- Born: 1942 La Coruña
- Died: August 10, 2022 (aged 79–80) La Coruña
- Other name: La Trini
- Occupations: Activist and politician
- Awards: Marcela and Elisa award (2019)

= Trinidad Falcés =

Spanish activist for transgender rights

Trinidad Falcés (La Coruña, 1942 – August 10, 2022) was a Spanish activist for transgender rights in Spain during Francoist Spain. She was the first openly trans woman in her hometown.

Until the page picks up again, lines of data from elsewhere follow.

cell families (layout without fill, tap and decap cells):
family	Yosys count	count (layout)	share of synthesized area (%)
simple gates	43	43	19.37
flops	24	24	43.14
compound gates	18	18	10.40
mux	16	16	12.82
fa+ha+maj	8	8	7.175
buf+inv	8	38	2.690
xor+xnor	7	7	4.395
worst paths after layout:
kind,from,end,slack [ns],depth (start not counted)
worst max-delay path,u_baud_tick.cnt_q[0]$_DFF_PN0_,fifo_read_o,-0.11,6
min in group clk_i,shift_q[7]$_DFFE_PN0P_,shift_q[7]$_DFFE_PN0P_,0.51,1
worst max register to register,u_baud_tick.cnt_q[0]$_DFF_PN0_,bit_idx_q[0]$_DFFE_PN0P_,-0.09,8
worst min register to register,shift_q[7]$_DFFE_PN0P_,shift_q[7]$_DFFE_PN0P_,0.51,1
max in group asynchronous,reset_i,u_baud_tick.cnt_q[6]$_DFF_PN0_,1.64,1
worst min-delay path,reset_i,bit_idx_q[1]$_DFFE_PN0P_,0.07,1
File: config.mk
export PLATFORM = sky130hd
export DESIGN_NAME = decoder_bintohex_pulse_flat
export DESIGN_NICKNAME = d
export VERILOG_FILES = /design/src/rtl/decoder_bintohex_pulse_if.sv /design/src/rtl/decoder_bintohex_pulse.sv /design/src/flat_wrapper.sv
export SDC_FILE = /design/constraint.sdc
export NUM_CORES = 1
export LEC_CHECK = 0
export BUFFER_PORTS_ARGS = -buffer_cell sky130_fd_sc_hd__buf_2
export CORE_UTILIZATION = 40
export DETAILED_ROUTE_END_ITERATION = 6
export GPL_TIMING_DRIVEN = 0
export SYNTH_ARGS = -nofsm -noshare
export SYNTH_HDL_FRONTEND = slang
export SYNTH_SLANG_ARGS = --single-unit
File: constraint.sdc
create_clock -name clk -period 3.1 [get_ports clk]
set_input_delay 0.465 -clock clk [delete_from_list [all_inputs] [get_ports clk]]
set_output_delay 0.465 -clock clk [all_outputs]
set_load 0.01 [all_outputs]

== Activism in Francoist Spain ==
Trinidad was able to change her name from Antoinio to Trinidad at just eleven years old in 1953. She emigrated to Barcelona, where she was arrested several times by the Francoist police, convicted and sentenced to jail for five years for breaking the Vagrancy Act. She spent several months in the Badajoz prison, a concentration camp for homosexuals.

== Post-Franco era ==
After the death of dictator Francisco Franco in 1975, Falcés led the first Barcelona pride demonstration. In the 90s, she returned to La Coruña and in 2007, was recognized as a victim of Francoism by the Historical Memory Law. In 2019, she received the Elisa y Marcela award for her work for integration and sexual diversity.

Falcés died on August 10, 2022, in La Coruña.